Quantitative ‘laws’ of genome evolution: the interplay of stochasticity and selection
Prof.Eugene V. KOONIN
(National Center for Biotechnology Information, National Library of Medicine, National Institutes of Health, Bethesda MD, USA & IHÉS)
Amphithéâtre Léon Motchane (IHES)
Amphithéâtre Léon Motchane
35, route de Chartres
Research in quantitative evolutionary genomics and systems biology led to the discovery of several universal regularities connecting genomic and molecular phenomic variables. These universals include the log-normal distribution of the evolutionary rates of orthologous genes; the power law-like distributions of paralogous family size and node degree in various biological networks; the negative correlation between a gene’s sequence evolution rate and expression level; and differential scaling of functional classes of genes with genome size.

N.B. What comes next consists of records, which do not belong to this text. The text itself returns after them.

From an optimization exercise on the open Yosys and OpenROAD flow, aimed at small area; shortcuts taken in it are not production practice.
RTL that was checked went through simulation tests only; none was proved equivalent to the original.
For run 3, only the layout was checked, not whether the RTL still works.
No activity file was given, so power comes from the tool's default toggle rates.

==> design/flow/design.v <==
`default_nettype none
package motor_pkg;
	typedef struct packed {
		logic a;
		logic b;
	} quad_t;
	typedef struct packed {
		logic [7:0]            rpm;   
		logic [1:0]            dir;   
		logic [17-1:0] kp;
		logic [17-1:0] ki;
		logic [17-1:0] kd;
	} ctrl_cmd_t;
	typedef struct packed {
		logic signed [16-1:0] setpoint;
		logic [17-1:0]         kp;
		logic [17-1:0]         ki;
		logic [17-1:0]         kd;
	} ctrl_set_t;
	typedef struct packed {
		logic [8-1:0] duty;
		logic                  fwd;
		logic                  rev;
	} drive_t;
endpackage
`default_nettype wire
`default_nettype none
`timescale 1ns/1ps
module quad_debounce
(
	input  wire             fpga_clk_50,
	input  wire             hps_fpga_reset_n,
	input  motor_pkg::quad_t enc,         
	output motor_pkg::quad_t enc_clean    
);
	localparam int DEB = 8;
	localparam int CW  = $clog2(DEB + 1);
	motor_pkg::quad_t           sync_1;            
	motor_pkg::quad_t           sync_2;
	motor_pkg::quad_t           sample_q;          
	logic [CW-1:0]   stable_cnt;        
	always_ff @(posedge fpga_clk_50 or negedge hps_fpga_reset_n)
	begin
		if (!hps_fpga_reset_n)
		begin
			sync_1     <= '0;
			sync_2     <= '0;
			sample_q   <= '0;
			stable_cnt <= '0;
			enc_clean  <= '0;
		end
		else
		begin
			sync_1   <= enc;
			sync_2   <= sync_1;
			sample_q <= sync_2;
			if (sync_2 != sample_q)
				stable_cnt <= '0;                   
			else if (stable_cnt != CW'(DEB))
				stable_cnt <= stable_cnt + 1'b1;    
			if (stable_cnt == CW'(DEB))
				enc_clean <= sample_q;              
		end
	end
endmodule
`default_nettype wire
`default_nettype none
`timescale 1ns/1ps
module quad_decoder
(
	input  wire                             fpga_clk_50,
	input  wire                             hps_fpga_reset_n,
	input  motor_pkg::quad_t                enc_clean,
	output logic signed [32-1:0]   count,
	output logic                            inc,         
	output logic                            dec          
);
	motor_pkg::quad_t      prev;        
	logic [3:0] step;        
	logic [32:0]   cy;       
	logic [32-1:0] nxt;
	assign step = {prev, enc_clean};
	assign cy[0] = inc;
	genvar gi;
	generate
		for (gi = 0; gi < 32; gi++)
		begin : g_chain
			assign nxt[gi]    = count[gi] ^ dec ^ cy[gi];
			assign cy[gi + 1] = (count[gi] & dec) | (count[gi] & cy[gi]) | (dec & cy[gi]);
		end
	endgenerate
	always_comb
	begin
		inc = 1'b0;
		dec = 1'b0;
		case (step)
			4'b00_01, 4'b01_11, 4'b11_10, 4'b10_00:
				inc = 1'b1;
			4'b01_00, 4'b11_01, 4'b10_11, 4'b00_10:
				dec = 1'b1;
			default:
				;                    
		endcase
	end
	always_ff @(posedge fpga_clk_50 or negedge hps_fpga_reset_n)
	begin
		if (!hps_fpga_reset_n)
		begin
			prev  <= '0;
			count <= '0;
		end
		else
		begin
			prev  <= enc_clean;
			count <= nxt;             
		end
	end
endmodule
`default_nettype wire
`default_nettype none
`timescale 1ns/1ps
module speed_meter
(
	input  wire                             fpga_clk_50,
	input  wire                             hps_fpga_reset_n,
	input  wire                             inc,
	input  wire                             dec,
	output logic [11:0]                     tick,       
	output logic signed [9:0]               speed,
	output logic                            armed       
);
	logic                  strobe;
	logic signed [9:0]     delta;      
	logic [9:0]            dbase;      
	logic [10:0]           dcy;
	logic [9:0]            dnxt;
	logic [12:0]           tcy;
	logic [11:0]           tnxt;
	assign strobe = &tick;
	assign dbase  = strobe ? 10'd0 : delta;
	assign dcy[0] = inc;
	assign tcy[0] = 1'b1;
	genvar gi;
	generate
		for (gi = 0; gi < 10; gi++)
		begin : g_dchain
			assign dnxt[gi]    = dbase[gi] ^ dec ^ dcy[gi];
			assign dcy[gi + 1] = (dbase[gi] & dec) | (dbase[gi] & dcy[gi]) | (dec & dcy[gi]);
		end
		for (gi = 0; gi < 12; gi++)
		begin : g_tchain
			assign tnxt[gi]    = tick[gi] ^ tcy[gi];
			assign tcy[gi + 1] = tick[gi] & tcy[gi];
		end
	endgenerate
	always_ff @(posedge fpga_clk_50 or negedge hps_fpga_reset_n)
	begin
		if (!hps_fpga_reset_n)
		begin
			tick  <= '0;
			delta <= '0;
			speed <= '0;
			armed <= 1'b0;
		end
		else
		begin
			tick  <= tnxt;
			delta <= dnxt;
			if (strobe)
			begin
				speed <= delta;
				armed <= 1'b1;
			end
		end
	end
endmodule
`default_nettype wire
`default_nettype none
`timescale 1ns/1ps
module cmd_port
(
	input  wire                   fpga_clk_50,
	input  wire                   hps_fpga_reset_n,
	input  wire                   cmd_req,
	input  motor_pkg::ctrl_cmd_t  cmd,
	output logic                  cmd_ack,
	output logic [7:0]            sp_mag,      
	output logic                  sp_neg,      
	output logic [17-1:0] kp,
	output logic [17-1:0] ki,
	output logic [17-1:0] kd,
	output logic                  gv           
);
	logic req_s1, req_s2;    
	always_ff @(posedge fpga_clk_50 or negedge hps_fpga_reset_n)
	begin
		if (!hps_fpga_reset_n)
		begin
			req_s1  <= 1'b0;
			req_s2  <= 1'b0;
			cmd_ack <= 1'b0;
			gv      <= 1'b0;
		end
		else
		begin
			req_s1  <= cmd_req;
			req_s2  <= req_s1;
			cmd_ack <= req_s2;
			if (req_s2 && !cmd_ack)
				gv <= 1'b1;
		end
	end
	always_ff @(posedge fpga_clk_50)
	begin
		if (req_s2 && !cmd_ack)
		begin
			sp_mag <= cmd.rpm & {8{cmd.dir[0]}};
			sp_neg <= cmd.dir[1];
			kp <= cmd.kp;
			ki <= cmd.ki;
			kd <= cmd.kd;
		end
	end
endmodule
`default_nettype wire
`default_nettype none
`timescale 1ns/1ps
module pid_regulator
(
	input  wire                             fpga_clk_50,
	input  wire                             hps_fpga_reset_n,
	input  wire [11:0]                      tick,
	input  wire                             armed,
	input  wire [7:0]                       sp_mag,
	input  wire                             sp_neg,
	input  wire [17-1:0]            kp,
	input  wire [17-1:0]            ki,
	input  wire [17-1:0]            kd,
	input  wire                             gv,
	input  wire signed [9:0]                speed,
	output logic [8-1:0]           duty,
	output logic                            fwd,
	output logic                            rev
);
	localparam int RW = 15;
	localparam int NW = 53;        
	logic signed [12:0]   integ;
	logic signed [10:0]   err_q;
	logic signed [10:0]   err_n;
	logic [RW-1:0]        R;
	logic [NW-1:0]        W;
	logic [1:0]           ph;      
	logic                 dly;     
	logic                 cy;      
	logic [6:0]  t;
	logic        act, t0, t1, t2, t3, t57, su, last;
	logic        ph0, ph1, ph2;
	logic        g, s;
	logic        sel_sp, sel_ns, sel_i, sel_neq, sel_e, sh, hold;
	logic [RW-1:0] a, b, sum;
	logic [RW:0]   rc;
	logic        cin;
	logic [RW-1:0] sp_x, speed_x, integ_x, errq_x, errn_x;
	assign t    = tick[6:0];
	assign act  = armed && (tick[11:7] == 5'd0);
	assign su   = (t[6:2] == 5'd0) && (t[1:0] != 2'd3);     
	assign t0   = (t == 7'd0);
	assign t1   = (t == 7'd1);
	assign t2   = (t == 7'd2);
	assign t3   = (t == 7'd3);
	assign t57  = act && (t == 7'd57);
	assign last = (t >= 7'd54);
	assign ph0  = (ph == 2'd0);
	assign ph1  = (ph == 2'd1);
	assign ph2  = (ph == 2'd2);
	assign g = W[0] & ~last;
	logic          ld;
	logic [NW-1:0] wpat;
	assign ld = t0 && gv;
	always_comb
	begin
		wpat[1:0] = 2'b00;
		for (int j = 0; j < 17; j++)
		begin
			wpat[2 + 3 * j] = ki[j];
			wpat[3 + 3 * j] = kd[j];
			wpat[4 + 3 * j] = kp[j];
		end
	end
	assign s = g ^ dly ^ cy;
	assign sp_x    = {{(RW-8){sp_neg}}, sp_mag ^ {8{sp_neg}}};
	assign speed_x = {{(RW-10){speed[9]}}, speed};
	assign integ_x = {{(RW-13){integ[12]}}, integ};
	assign errq_x  = {{(RW-11){err_q[10]}}, err_q};
	assign errn_x  = {{(RW-11){err_n[10]}}, err_n};
	assign sh   = ph0 && !t0 && !t3;
	assign hold = !ph0;
	assign sel_sp  = t0 && gv;
	assign sel_ns  = t1;
	assign sel_i   = t2 || (!su && ph0 && g);
	assign sel_neq = !su && ph1 && g;
	assign sel_e   = !su && ph2 && s;
	assign cin     = (sel_sp && sp_neg) || sel_ns || sel_neq;
	always_comb
	begin
		for (int i = 0; i < RW; i++)
		begin
			a[i] = (hold && R[i]) || (sh && R[(i < RW - 1) ? i + 1 : i]);
			b[i] = (sel_sp && sp_x[i]) || (sel_ns && !speed_x[i]) || (sel_i && integ_x[i])
				|| (sel_neq && !errq_x[i]) || (sel_e && errn_x[i]);
		end
	end
	assign rc[0] = cin;
	genvar gi;
	generate
		for (gi = 0; gi < RW; gi++)
		begin : g_add
			assign sum[gi]    = a[gi] ^ b[gi] ^ rc[gi];
			assign rc[gi + 1] = (a[gi] & b[gi]) | (a[gi] & rc[gi]) | (b[gi] & rc[gi]);
		end
	endgenerate
	logic               ovf;
	logic signed [12:0] integ_c;
	assign ovf     = sum[14] ? (!sum[12] || (sum[11:0] == 12'd0)) : sum[12];
	assign integ_c = {sum[14], ovf ? {11{!sum[14]}} : sum[11:1], ovf || sum[0]};
	logic [8:0]  ulo;
	logic        un, sat;
	logic [7:0]  mag;
	always_comb
	begin
		for (int j = 0; j < 9; j++)
			ulo[j] = W[2 + 3 * (j + 8)];
		un = R[RW-1];
		if (!un)
			sat = (|R) || ulo[8];
		else
			sat = !((&R) && ulo[8]) || (ulo[7:0] == 8'd0);
		mag = (ulo[7:0] ^ {8{un}}) + {7'd0, un};
	end
	always_ff @(posedge fpga_clk_50)
	begin
		R   <= sum;
		ph  <= (&tick || ph2) ? 2'd0 : ph + 2'd1;
		dly <= g;
		cy  <= ph2 ? ((g & dly) | (g & cy) | (dly & cy)) : cy;
		if (t1)
			err_n <= sum[10:0];
		for (int i = 0; i < NW; i++)
			W[i] <= ((i < NW - 1) ? W[(i < NW - 1) ? i + 1 : i] : (R[0] && (tick[11:6] == 6'd0) && !t0))
				|| (ld && wpat[i]);
	end
	always_ff @(posedge fpga_clk_50 or negedge hps_fpga_reset_n)
	begin
		if (!hps_fpga_reset_n)
		begin
			integ <= '0;
			err_q <= '0;
			duty  <= '0;
			fwd   <= 1'b0;
			rev   <= 1'b0;
		end
		else
		begin
			if (act && t2)
				integ <= integ_c;
			if (t57)
			begin
				err_q <= err_n;
				duty  <= mag | {8{sat}};
				fwd   <= !un && ((|R) || (|ulo));
				rev   <= un;
			end
		end
	end
endmodule
`default_nettype wire
`default_nettype none
`timescale 1ns/1ps
module pwm_driver
(
	input  wire                fpga_clk_50,
	input  wire                hps_fpga_reset_n,
	input  wire [7:0]          cnt,
	input  wire [7:0]          duty,
	input  wire                armed,       
	output logic               pwm
);
	logic [7:0] duty_q;      
	always_ff @(posedge fpga_clk_50 or negedge hps_fpga_reset_n)
	begin
		if (!hps_fpga_reset_n)
			pwm <= 1'b0;
		else
			pwm <= armed && (cnt < duty_q);
	end
	always_ff @(posedge fpga_clk_50)
	begin
		if (&cnt)
			duty_q <= duty;         
	end
endmodule
`default_nettype wire
`default_nettype none
`timescale 1ns/1ps
module motor_channel
(
	input  wire                             fpga_clk_50,
	input  wire                             hps_fpga_reset_n,
	input  wire [1:0]                       enc,       
	input  wire                             cmd_req,
	input  wire [60:0]                      cmd,       
	output logic                            cmd_ack,
	output logic signed [32-1:0]   count,
	output logic signed [16-1:0]   speed,
	output logic [8-1:0]           duty,
	output logic                            fwd,
	output logic                            rev,
	output logic                            pwm
);
	motor_pkg::quad_t      enc_in;
	motor_pkg::ctrl_cmd_t  cmd_in;
	motor_pkg::quad_t      enc_clean;
	logic                  inc, dec;
	logic [11:0]           tick;
	logic signed [9:0]     speed_s;
	logic                  armed;
	logic [7:0]            sp_mag;
	logic                  sp_neg;
	logic [17-1:0] kp, ki, kd;
	logic                  gv;
	assign enc_in = enc;
	assign cmd_in = cmd;
	assign speed = {{(16-10){speed_s[9]}}, speed_s};
	quad_debounce u_quad_debounce (
		.fpga_clk_50 (fpga_clk_50), .hps_fpga_reset_n (hps_fpga_reset_n),
		.enc (enc_in), .enc_clean (enc_clean)
	);
	quad_decoder u_quad_decoder (
		.fpga_clk_50 (fpga_clk_50), .hps_fpga_reset_n (hps_fpga_reset_n),
		.enc_clean (enc_clean), .count (count), .inc (inc), .dec (dec)
	);
	speed_meter u_speed_meter (
		.fpga_clk_50 (fpga_clk_50), .hps_fpga_reset_n (hps_fpga_reset_n),
		.inc (inc), .dec (dec), .tick (tick), .speed (speed_s), .armed (armed)
	);
	cmd_port u_cmd_port (
		.fpga_clk_50 (fpga_clk_50), .hps_fpga_reset_n (hps_fpga_reset_n),
		.cmd_req (cmd_req), .cmd (cmd_in), .cmd_ack (cmd_ack),
		.sp_mag (sp_mag), .sp_neg (sp_neg), .kp (kp), .ki (ki), .kd (kd), .gv (gv)
	);
	pid_regulator u_pid_regulator (
		.fpga_clk_50 (fpga_clk_50), .hps_fpga_reset_n (hps_fpga_reset_n),
		.tick (tick), .armed (armed), .sp_mag (sp_mag), .sp_neg (sp_neg),
		.kp (kp), .ki (ki), .kd (kd), .gv (gv), .speed (speed_s),
		.duty (duty), .fwd (fwd), .rev (rev)
	);
	pwm_driver u_pwm_driver (
		.fpga_clk_50 (fpga_clk_50), .hps_fpga_reset_n (hps_fpga_reset_n),
		.cnt (tick[7:0]), .duty (duty), .armed (armed), .pwm (pwm)
	);
endmodule
`default_nettype wire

The universals of genome evolution can be accounted for by simple mathematical models similar to those used in statistical physics, such as the birth-death-innovation model. These ‘laws’ of evolutionary genomics, analogously to the laws of statistical physics, appear to emerge from the Maximum Entropy principle which dictates that the probability distribution of any variable in a large ensemble of data or measurements tends to the distribution with the maximum entropy within the applicable constraints. In the case of genome evolution, these constraints are readily interpretable as effects of purifying selection against gene malfunction.